Iron oxides, which are documented phosphorus (P) sinks as adsorbents, have been shown to catalyze organic P dephosphorylation, implicating these minerals as catalytic traps in P cycling. However, quantitative evaluation of this abiotic catalysis is lacking. Here, we investigated the dephosphorylation kinetics of eight ribonucleotides, with different nucleobase structures and P stoichiometry, reacting with common iron oxides. X-ray absorption spectroscopy determined that 0–98% of mineral-bound P was recycled inorganic P (P_i). Matrix-assisted laser desorption/ionization with mass spectrometry demonstrated short-lived triphosphorylated and monophosphorylated ribonucleotides bound to goethite. Based on Michaelis-Menten type modeling of the kinetic evolution of both dissolved and mineral-bound P_i, maximal P_i production rates from triphosphorylated ribonucleotides reacted with goethite (1.9–16.1 μmol P_i h^–1 g_goethite^–1) were >5-fold higher than with hematite and ferrihydrite; monophosphorylated ribonucleotides generated only mineral-bound P_i at similar rates (0.0–12.9 μmol P_i h^–1 g_mineral^–1) across minerals.
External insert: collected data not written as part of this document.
What follows belongs to an exercise in optimizing a design on an open flow for small area and a short achievable clock period; a production flow would make more cautious choices.
Where RTL was checked, it was by simulation tests only, not by an equivalence proof against the original.

==> wip/amber <==
==> flow/design.v <==
package mem_pkg;
    localparam int WORD_W = 32;
    localparam int BE_W   = 4;
    localparam int MAX_AW = 64;
    function automatic logic addr_ok(
        input logic [MAX_AW-1:0] addr,
        input int unsigned       depth
    );
        logic [MAX_AW-1:0] idx;
        idx = addr >> 2;
        addr_ok = (addr[1:0] == 2'b00) && (idx < MAX_AW'(depth));
    endfunction
endpackage
module mem_array #(
    parameter int DEPTH = 64,
    parameter int IW    = 6
) (
    input  logic                       clk_i,
    input  logic [IW-1:0]              addr_i,
    input  logic                       re_i,
    input  logic                       we_i,
    input  logic [mem_pkg::BE_W-1:0]   be_i,
    input  logic [mem_pkg::WORD_W-1:0] wdata_i,
    output logic [mem_pkg::WORD_W-1:0] rdata_o
);
    logic [DEPTH-1:0][mem_pkg::WORD_W-1:0] mem;
    for (genvar w = 0; w < DEPTH; w++) begin : g_word
        for (genvar b = 0; b < mem_pkg::BE_W; b++) begin : g_byte
            always_ff @(posedge clk_i) begin
                if (we_i && be_i[b] && (addr_i == IW'(w))) begin
                    mem[w][8*b +: 8] <= wdata_i[8*b +: 8];
                end
            end
        end
    end
    logic [DEPTH-1:0] sel;
    always_comb begin
        for (int w = 0; w < DEPTH; w++) sel[w] = re_i && (addr_i == IW'(w));
        rdata_o = '0;
        for (int w = 0; w < DEPTH; w++) rdata_o |= mem[w] & {mem_pkg::WORD_W{sel[w]}};
    end
endmodule
module mem_responder #(
    parameter int DEPTH_WORDS = 64,
    parameter int WAIT_STATES = 2,
    parameter int ADDR_W      = 32
) (
    input  logic              clk,
    input  logic              reset,
    input  logic              req,
    input  logic              we,
    input  logic [ADDR_W-1:0] addr,
    input  logic [mem_pkg::WORD_W-1:0] wdata,
    input  logic [mem_pkg::BE_W-1:0]   be,
    output logic [mem_pkg::WORD_W-1:0] rdata,
    output logic              ready,
    output logic              err,
    output logic              busy
);
    localparam int IW = $clog2(DEPTH_WORDS);
    logic [mem_pkg::BE_W-1:0] be_w;
    assign be_w = be;
    logic                       busy_q, ready_q, err_q;
    logic [WAIT_STATES:1]       stage_q;     
    logic                       bad_q;       
    logic [mem_pkg::WORD_W-1:0] rdata_q;
    logic [mem_pkg::WORD_W-1:0] ram_rdata;
    logic                       acc, ok;
    assign acc = req && !busy_q;
    assign ok  = mem_pkg::addr_ok(mem_pkg::MAX_AW'(addr), DEPTH_WORDS);
    always_ff @(posedge clk or negedge reset) begin
        if (!reset) begin
            busy_q  <= 1'b0;
            stage_q <= '0;
            ready_q <= 1'b0;
            err_q   <= 1'b0;
        end else begin
            busy_q  <= acc || (|stage_q);
            stage_q <= {stage_q[WAIT_STATES-1:1], acc};
            ready_q <= stage_q[WAIT_STATES];
            err_q   <= stage_q[WAIT_STATES] && bad_q;
        end
    end
    always_ff @(posedge clk) begin
        if (!busy_q) begin
            bad_q   <= !ok;
            rdata_q <= ram_rdata;
        end
    end
    mem_array #(
        .DEPTH (DEPTH_WORDS),
        .IW    (IW)
    ) u_array (
        .clk_i   (clk),
        .addr_i  (addr[IW+1:2]),
        .re_i    (ok),
        .we_i    (reset && acc && we && ok),
        .be_i    (be_w),
        .wdata_i (wdata),
        .rdata_o (ram_rdata)
    );
    assign rdata = rdata_q;
    assign ready = ready_q;
    assign err   = err_q;
    assign busy  = busy_q;
endmodule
No clear distinction was observed between purine-based and pyrimidine-based ribonucleotides. After normalization to mineral-dependent P_i binding capacity, resulting catalytic turnover rates implied surface chemistry-controlled reactivity. Ribonucleotide–mineral complexation mechanisms were identified with infrared spectroscopy and molecular modeling. We estimated iron oxide-catalyzed rates in soil (0.01–5.5 μmol P_i h^–1 g_soil) comparable to reported soil phosphatase rates, highlighting both minerals and enzymes as relevant catalysts in P cycling.